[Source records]
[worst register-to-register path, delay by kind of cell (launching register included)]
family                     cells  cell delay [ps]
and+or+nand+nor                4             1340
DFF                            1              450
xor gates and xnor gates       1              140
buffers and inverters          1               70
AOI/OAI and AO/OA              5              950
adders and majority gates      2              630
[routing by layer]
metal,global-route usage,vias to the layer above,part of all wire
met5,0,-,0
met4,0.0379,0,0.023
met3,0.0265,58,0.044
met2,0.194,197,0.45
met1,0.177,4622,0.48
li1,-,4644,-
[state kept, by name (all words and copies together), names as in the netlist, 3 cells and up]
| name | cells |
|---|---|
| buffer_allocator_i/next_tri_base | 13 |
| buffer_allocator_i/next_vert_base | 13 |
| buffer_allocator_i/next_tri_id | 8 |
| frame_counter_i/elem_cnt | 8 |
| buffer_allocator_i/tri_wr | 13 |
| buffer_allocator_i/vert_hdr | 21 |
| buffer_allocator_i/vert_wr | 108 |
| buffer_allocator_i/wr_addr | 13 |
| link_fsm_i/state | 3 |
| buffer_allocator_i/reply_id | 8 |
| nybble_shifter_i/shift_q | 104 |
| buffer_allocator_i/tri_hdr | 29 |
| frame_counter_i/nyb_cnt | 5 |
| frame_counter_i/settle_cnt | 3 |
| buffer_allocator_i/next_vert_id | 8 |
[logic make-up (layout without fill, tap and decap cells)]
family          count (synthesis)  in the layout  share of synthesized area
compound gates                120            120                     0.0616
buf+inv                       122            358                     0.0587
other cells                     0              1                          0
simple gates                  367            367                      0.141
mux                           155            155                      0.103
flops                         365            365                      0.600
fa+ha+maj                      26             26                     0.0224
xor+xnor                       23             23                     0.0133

# WHAT YOU ARE ASKED TO DO
Write out again only the lines from the one with "met3,0.0265,58,0.044" through the last line of the records above. Keep every word as it stands.

# RESULT FOR THIS EXERCISE
met3,0.0265,58,0.044
met2,0.194,197,0.45
met1,0.177,4622,0.48
li1,-,4644,-
[state kept, by name (all words and copies together), names as in the netlist, 3 cells and up]
| name | cells |
|---|---|
| buffer_allocator_i/next_tri_base | 13 |
| buffer_allocator_i/next_vert_base | 13 |
| buffer_allocator_i/next_tri_id | 8 |
| frame_counter_i/elem_cnt | 8 |
| buffer_allocator_i/tri_wr | 13 |
| buffer_allocator_i/vert_hdr | 21 |
| buffer_allocator_i/vert_wr | 108 |
| buffer_allocator_i/wr_addr | 13 |
| link_fsm_i/state | 3 |
| buffer_allocator_i/reply_id | 8 |
| nybble_shifter_i/shift_q | 104 |
| buffer_allocator_i/tri_hdr | 29 |
| frame_counter_i/nyb_cnt | 5 |
| frame_counter_i/settle_cnt | 3 |
| buffer_allocator_i/next_vert_id | 8 |
[logic make-up (layout without fill, tap and decap cells)]
family          count (synthesis)  in the layout  share of synthesized area
compound gates                120            120                     0.0616
buf+inv                       122            358                     0.0587
other cells                     0              1                          0
simple gates                  367            367                      0.141
mux                           155            155                      0.103
flops                         365            365                      0.600
fa+ha+maj                      26             26                     0.0224
xor+xnor                       23             23                     0.0133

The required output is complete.